To help you out, without going into too much detail, here is a quick list of five dos and don’ts that you can apply to your Omaha game to help you get better results right off the bat.
Top 5 Dos in PLO:
- Play in Position: Position is key in PLO. Play as many hands as you can in position and fold your cards unless you have a real monster hand in the blinds and UTG.
- Play Aggressive: Like in other forms of poker, aggression is an important part of playing PLO. Play your big draws aggressively and bet/raise with them whenever you can. Watch the money come your way when opponents fold under pressure or call you off with a weaker draw.
- Chase the Nuts: Having the nuts is more important in PLO than any other poker game. Don’t call bets with draws that are not to the nuts or try to value bet too heavily when you don’t have the nuts. With four cards in the hole, there will be plenty of opportunities to have the actual nuts.

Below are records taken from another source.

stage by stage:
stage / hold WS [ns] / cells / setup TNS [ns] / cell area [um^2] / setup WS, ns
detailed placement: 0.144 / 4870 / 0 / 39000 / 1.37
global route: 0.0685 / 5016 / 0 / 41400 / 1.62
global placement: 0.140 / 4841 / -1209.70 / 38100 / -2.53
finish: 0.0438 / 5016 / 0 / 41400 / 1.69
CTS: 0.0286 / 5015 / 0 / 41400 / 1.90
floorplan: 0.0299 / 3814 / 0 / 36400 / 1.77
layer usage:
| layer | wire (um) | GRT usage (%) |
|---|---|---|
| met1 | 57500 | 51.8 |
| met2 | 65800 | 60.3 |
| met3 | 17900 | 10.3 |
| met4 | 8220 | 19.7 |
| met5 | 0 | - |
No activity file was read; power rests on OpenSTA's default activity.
[config.mk]
export PLATFORM = sky130hd
export DESIGN_NAME = p2fl_seq
export DESIGN_NICKNAME = d
export VERILOG_FILES = /design/src/rtl/p2fl_pkg.sv /design/src/rtl/p2fl_seq.sv
export SDC_FILE = /design/constraint.sdc
export NUM_CORES = 1
export LEC_CHECK = 0
export BUFFER_PORTS_ARGS = -buffer_cell sky130_fd_sc_hd__buf_2
export CORE_MARGIN = 4
export CORE_UTILIZATION = 44
export DETAILED_ROUTE_END_ITERATION = 10
export PLACE_DENSITY = 0.78
export SLEW_MARGIN = 20
export SYNTH_ARGS = -nofsm -noshare
export SYNTH_HDL_FRONTEND = slang
export SYNTH_SLANG_ARGS = --single-unit
[constraint.sdc]
create_clock -name clk -period 2.3 [get_ports clk]
set_clock_uncertainty 0.1 [all_clocks]
set_input_delay 0.46 -clock clk [delete_from_list [all_inputs] [get_ports clk]]
set_output_delay 0.46 -clock clk [all_outputs]
set_load 0.01 [all_outputs]
[src/rtl/p2fl_pkg.sv]
// Shared types, constants and the microcode program of the power-of-two free-list allocator.
`default_nettype none

package p2fl_pkg;

    // Default geometry
    localparam int ADDR_BITS_DEF     = 24;
    localparam int TOP_LEVEL_DEF     = 19;
    localparam int GRANULE_LEVEL_DEF = 12;

    // Fixed port widths
    localparam int LEVEL_W         = 5;
    localparam int ADDR_W          = 24;
    localparam int CFG_W           = 5;
    localparam int CHUNK_LIMIT_RST = 16;

    // Microcode address width
    localparam int UPC_W = 5;

    typedef logic [UPC_W-1:0] upc_t;

    typedef enum logic [1:0] {
        STATUS_OK    = 2'd0,
        STATUS_OOM   = 2'd1,
        STATUS_RANGE = 2'd2
    } status_t;

    // Datapath operations
    typedef enum logic [3:0] {
        OP_NOP,
        OP_LATCH,
        OP_LINK_FREE,
        OP_POP_ISSUE,
        OP_POP_LOAD,
        OP_CARVE,
        OP_CUR_INC,
        OP_CUR_DEC,
        OP_SPLIT,
        OP_RESP
    } op_t;

    // Jump conditions
    typedef enum logic [2:0] {
        C_ALWAYS,
        C_NO_START,
        C_BAD_LEVEL,
        C_IS_FREE,
        C_HEAD_VALID,
        C_CUR_TOP,
        C_CHUNK_OUT,
        C_CUR_AT_LV
    } cond_t;

    typedef struct packed {
        op_t     op;
        cond_t   cond;
        upc_t    target;
        status_t status;
        logic    use_blk;
    } ctrl_t;

    typedef struct packed {
        logic start;
        logic bad_level;
        logic is_free;
        logic head_valid;
        logic cur_top;
        logic chunk_out;
        logic cur_at_lv;
    } flags_t;

    // Program step addresses
    localparam upc_t S_IDLE       = 5'd0;
    localparam upc_t S_CHECK      = 5'd1;
    localparam upc_t S_KIND       = 5'd2;
    localparam upc_t S_SCAN       = 5'd3;
    localparam upc_t S_TOP        = 5'd4;
    localparam upc_t S_NEXT_LV    = 5'd5;
    localparam upc_t S_POP        = 5'd6;
    localparam upc_t S_POP_LD     = 5'd7;
    localparam upc_t S_CARVE_CHK  = 5'd8;
    localparam upc_t S_CARVE      = 5'd9;
    localparam upc_t S_SPLIT_CHK  = 5'd10;
    localparam upc_t S_SPLIT_DEC  = 5'd11;
    localparam upc_t S_SPLIT      = 5'd12;
    localparam upc_t S_RESP_BLK   = 5'd13;
    localparam upc_t S_RESP_OOM   = 5'd14;
    localparam upc_t S_RESP_RANGE = 5'd15;
    localparam upc_t S_FREE       = 5'd16;
    localparam upc_t S_RESP_FREE  = 5'd17;

    // Control store: a jump is taken when its condition holds, else fall through
    function automatic ctrl_t ucode(input upc_t a);
        ctrl_t w;
        begin
            case (a)
                S_IDLE:       w = '{OP_LATCH,     C_NO_START,   S_IDLE,       STATUS_OK,    1'b0};
                S_CHECK:      w = '{OP_NOP,       C_BAD_LEVEL,  S_RESP_RANGE, STATUS_OK,    1'b0};
                S_KIND:       w = '{OP_NOP,       C_IS_FREE,    S_FREE,       STATUS_OK,    1'b0};
                S_SCAN:       w = '{OP_NOP,       C_HEAD_VALID, S_POP,        STATUS_OK,    1'b0};
                S_TOP:        w = '{OP_NOP,       C_CUR_TOP,    S_CARVE_CHK,  STATUS_OK,    1'b0};
                S_NEXT_LV:    w = '{OP_CUR_INC,   C_ALWAYS,     S_SCAN,       STATUS_OK,    1'b0};
                S_POP:        w = '{OP_POP_ISSUE, C_ALWAYS,     S_POP_LD,     STATUS_OK,    1'b0};
                S_POP_LD:     w = '{OP_POP_LOAD,  C_ALWAYS,     S_SPLIT_CHK,  STATUS_OK,    1'b0};
                S_CARVE_CHK:  w = '{OP_NOP,       C_CHUNK_OUT,  S_RESP_OOM,   STATUS_OK,    1'b0};
                S_CARVE:      w = '{OP_CARVE,     C_ALWAYS,     S_SPLIT_CHK,  STATUS_OK,    1'b0};
                S_SPLIT_CHK:  w = '{OP_NOP,       C_CUR_AT_LV,  S_RESP_BLK,   STATUS_OK,    1'b0};
                S_SPLIT_DEC:  w = '{OP_CUR_DEC,   C_ALWAYS,     S_SPLIT,      STATUS_OK,    1'b0};
                S_SPLIT:      w = '{OP_SPLIT,     C_ALWAYS,     S_SPLIT_CHK,  STATUS_OK,    1'b0};
                S_RESP_BLK:   w = '{OP_RESP,      C_ALWAYS,     S_IDLE,       STATUS_OK,    1'b1};
                S_RESP_OOM:   w = '{OP_RESP,      C_ALWAYS,     S_IDLE,       STATUS_OOM,   1'b0};
                S_RESP_RANGE: w = '{OP_RESP,      C_ALWAYS,     S_IDLE,       STATUS_RANGE, 1'b0};
                S_FREE:       w = '{OP_LINK_FREE, C_ALWAYS,     S_RESP_FREE,  STATUS_OK,    1'b0};
                S_RESP_FREE:  w = '{OP_RESP,      C_ALWAYS,     S_IDLE,       STATUS_OK,    1'b0};
                default:      w = '{OP_NOP,       C_ALWAYS,     S_IDLE,       STATUS_OK,    1'b0};
            endcase
            return w;
        end
    endfunction

endpackage

`default_nettype wire

[src/rtl/p2fl_seq.sv]
// Microcode sequencer: step counter, control store lookup and conditional jumps.
`default_nettype none

module p2fl_seq
    import p2fl_pkg::*;
(
    input  wire logic   clk,
    input  wire logic   rst_n,
    input  wire flags_t flags,
    output ctrl_t       ctrl,
    output logic        busy
);

    upc_t upc_reg;
    upc_t upc_next;
    logic take;

    assign ctrl = ucode(upc_reg);
    assign busy = (upc_reg != S_IDLE);

    // Condition select
    always_comb
    begin
        case (ctrl.cond)
            C_ALWAYS:     take = 1'b1;
            C_NO_START:   take = !flags.start;
            C_BAD_LEVEL:  take = flags.bad_level;
            C_IS_FREE:    take = flags.is_free;
            C_HEAD_VALID: take = flags.head_valid;
            C_CUR_TOP:    take = flags.cur_top;
            C_CHUNK_OUT:  take = flags.chunk_out;
            C_CUR_AT_LV:  take = flags.cur_at_lv;
            default:      take = 1'b1;
        endcase
        upc_next = take ? ctrl.target : upc_t'(upc_reg + 1'b1);
    end

    always_ff @(posedge clk or negedge rst_n)
    begin
        if (!rst_n)
        begin
            upc_reg <= S_IDLE;
        end
        else
        begin
            upc_reg <= upc_next;
        end
    end

endmodule

`default_nettype wire

==> results.yml <==
final_layout:
  largest_reg_flops: 5
  n_fill_cell: 110
  fin_util_pct: 73.97
  syn_to_final_growth_pct: 58.07
  instances_no_fill: 151
  drive_above_1_share_pct: 55.56
  fin_nets: 152
  antennaDiodeCount: 0
worst_hold_path:
  hp-class: "in -> async"
run:
  maxCapViolations: 0
floorplanning:
  dieArea_um2: 2329
  core_area_um2: 1524
  fp.dieW_um: 48.26
  rows: 14
  start_util_pct: 46.80
  die_h_um: 48.26
  io_pins: 25
worst_setup_path:
  endpoint_kind: "register"
  critical_path.max_stage_delay_ns: 0.46
  critPathBufInv: 0
  critPathSlowestCell: "or4_1"
  required_ns: 2.31
  cp.arrival_ns: 2.43
  worstSetupPathType: "reg -> reg"
  crit_chain: "ha_2, mux2_4, or4_1, a22o_1, mux2i_4, mux2_4"
  path_max_fanout: 5
  crit_top_cell: "mux2_4"
  startpoint_type: "register"
  critical-path-top-delay-family: "multiplexers"
outcome:
  status: "finished with violations"
  violations: "negative setup slack"
detailed_routing:
  avgRoutedWirePerCell_um: 15.52
  vias: 849
  drt_iter0_drc: 22
  drc: 0
  postRouteAntennaNets: 0
  wl_mm: 2.343
  first_pass_iters: 4
  vias_per_cell: 5.623
grt:
  grt_usage_pct: 21.02
  met3_usage_pct: 2.952
  grt_most_used_layer: "met2"
  grt_max_degree: 18
  grt-ovfl-total: 0
  grt_first_pass_wirelength_mm: 3.408
  grt_pass1_vias: 787
  antenna_found_initial: 0
  use_met2_pct: 36.98
  met1_usage_pct: 25.06
yosys:
  yosys_register_bits: 5
  synthesis.instances: 91
  ys_seq_area_share_pct: 17.54
  synth_nets: 107
  async_flop_share_pct: 100.0
  synth_warnings: 0
  syn-cell-area_um2: 713.2
  synth.area.top_cells: "dfrtp_1, ha_1, mux2_2"
  yosys.area.top_type: "dfrtp_1"
  synth-main-ff-cell: "dfrtp_1"
  avgSynthCellArea_um2: 7.837
  synth_common_cells: "a21oi_1, ha_1, inv_1, nand2_1, nor2_1"
  synth_top_area_share_pct: 17.54
  netlist-cell-type-count: 32
  synth_edf_count: 0
place:
  io_buffer_count: 24
  dp_cells: 141
  dp_hpwl_mm: 1.654
  place_ws_ns: -0.1026
  globalplace.congestion: 0.8698
clock_network:
  clk_latency_ns: 0.24
  clkTransAtPathRegs_ns: 0.04
  clock-root-buffer: "clkbuf_4"
  cts_inserted_buffers: 3
  cts_tree: "built"
  max-clock-path-buffers: 2
  clock-sinks: 5
  cts-htree-levels: 1
sta:
  max_slew_margin_pct: 79.75
  hold_viol_final: 0
  worst_pin_slew_ns: 0.2974
  finalCritPeriodShare_pct: 105.0
  rsz0062_at_grt: "yes"
  fmax_mhz: 414.0
  final_max_slew_viol_count: 0
  finalSetupViolCount: 6
  fin_ws_ns: -0.1153
  setup-tns-final_ns: -0.5482
  min_period_ns: 2.415
cells in the final DEF, fill, tap and decap left out, types with 2 or more instances in the layout:
master	synthesis	final
nor2b_2	0	3
buf_6	1	2
buf_2	0	24
nand3_1	3	3
o21ai_0	4	3
and3_1	2	2
buf_4	0	19
dfrtp_1	5	4
a21oi_1	7	6
nor2b_1	6	2
xnor2_1	2	2
nor2_1	7	7
clkbuf_4	0	3
nor3_1	3	2
inv_2	0	2
a211oi_4	0	2
nand2_1	7	7
ha_1	7	3
a211oi_2	1	2
ha_2	0	3
mux2i_1	2	2
inv_1	7	5
mux2_4	1	5
a21o_1	2	2
worst register-to-register path, delay by kind of cell (launching register included):
family                     cells  cell delay, ns
muxes                          3            0.88
adders and majority gates      1            0.20
and+or+nand+nor                1            0.46
AOI/OAI and AO/OA              1            0.22
DFF                            1            0.43
logic make-up (layout without fill, tap and decap cells):
group | count (synthesis) | count (layout) | share of synthesized area (%)
simple gates | 32 | 32 | 22.28
compound gates | 23 | 23 | 21.58
buf+inv | 13 | 57 | 7.894
mux | 9 | 9 | 15.96
fa+ha+maj | 7 | 7 | 12.28
flops | 5 | 5 | 17.54
xor+xnor | 2 | 2 | 2.457
final timing paths:
kind / start / to / slack, ns / depth (start not counted)
hold / removal: rst_n / upc_reg[1] / 0.46 / 2
max in group asynchronous: rst_n / upc_reg[0] / 1.49 / 2
setup / recovery: upc_reg[0] / upc_reg[2] / -0.12 / 6
hold reg to reg: upc_reg[2] / upc_reg[4] / 0.67 / 2
setup reg to reg: upc_reg[0] / upc_reg[2] / -0.12 / 6
min in group clk: upc_reg[2] / upc_reg[4] / 0.67 / 2
layout make-up:
class / instances / area, um^2 / share of cell area, %
multi-input combinational: 73 / 633.1 / 56.16
timing repair buffer: 46 / 295.3 / 26.19
sequential: 5 / 126.4 / 11.21
clock buffer: 4 / 26.28 / 2.331
inverter: 7 / 26.28 / 2.331
tap: 16 / 20.02 / 1.776
timing repair:
item                       CTS  global route
setup endpoints to repair    8            15
hold buffers                 1             0
buffers inserted             1             4
gates resized for setup     12            13
cloned                       0             0
pin swaps                    1             4
hold endpoints to repair     5             0
per-stage QoR:
step / area [um^2] / hold WS, ns
2_1_floorplan: 732.0 / 0.06441
3_3_place_gp: 962.2 / 0.1731
3_5_place_dp: 962.2 / 0.1794
4_1_cts: 1046 / 0.4472
5_1_grt: 1127 / 0.4545
6_report: 1127 / 0.4642
per-layer routing:
metal	wire length [um]	up-vias
met3	73	0
met1	964	421
met4	0	0
li1	-	407
met5	0	-
met2	1306	21
Power is not shown: default switching activity piles up to over one toggle a cycle in this logic, so the estimate is an artifact.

- Bluff with Blockers: Blockers (cards that prevent your opponent from having the nuts) are very important in PLO. Holding the nut flush blocker or a pair of nut straight blockers can be a great opportunity to raise the bet and get your opponent off a bluff or a better hand.
- Mind Your Bankroll: Omaha poker is a high variance game, which means you should be extremely careful and play with a sufficient bankroll. Try to keep 50 or more buyins on hand if you are going to jump into PLO cash games, and don’t be too surprised if you bust even that bankroll during a bad downswing.
Top 5 Don’ts in PLO:
1 Play Small Rundowns: One of the trickiest hands in PLO that many players get stuck to is a small rundown. Small cards hardly ever make the nuts in PLO, and having a baby flush is a recipe for trouble. Fold your baby rundowns with a smile on your face and wait for a better opportunity.
- Play Small Pairs: Just like baby rundowns, small pairs are a recipe for disaster. Making a bottom set in PLO will get you stacked more often than it will win you the pot. Get rid of small pocket pairs, even if you have two of them, such as 2d 2c 3s 3h.
- Overplay Aces: Texas Hold’em players are used to putting in a lot of chips anytime they are dealt AA or KK. While these hands still have value in Omaha, don’t get married to your aces and be willing to fold them often when unfavorable boards run out.
- Play too Many Hands: Another trap players fall into in PLO is to play too many hands. Every four cards can look appealing in PLO, but choosing wisely and based on position, stack size, and playability are all important tricks to success.
- Rush Things: When playing PLO poker tournaments, remember that even a short stack can go a long way. PLO is not played with antes, so you will have plenty of time to get a good hand to stick it all in with. Don’t rush things and ruin your chances of survival.
PLO Poker in a Nutshell
PLO is a very complex game, and it’s going to take a lot more to learn how to play Omaha than simply reading this short guide.
Yet, I have tried to give you a few basic guidelines that will help you understand the rules of Omaha and get an edge over the bad players at the lowest stakes.
Playing the game will help you get better through experience, but I also recommend taking on professional coaching courses once you are ready to get out of the micro stakes.
Until then, keep playing your good hands in position and avoid punting off stacks with bad draws, and you will be more than a slight favorite in the micro stakes games Pot Limit Omaha games.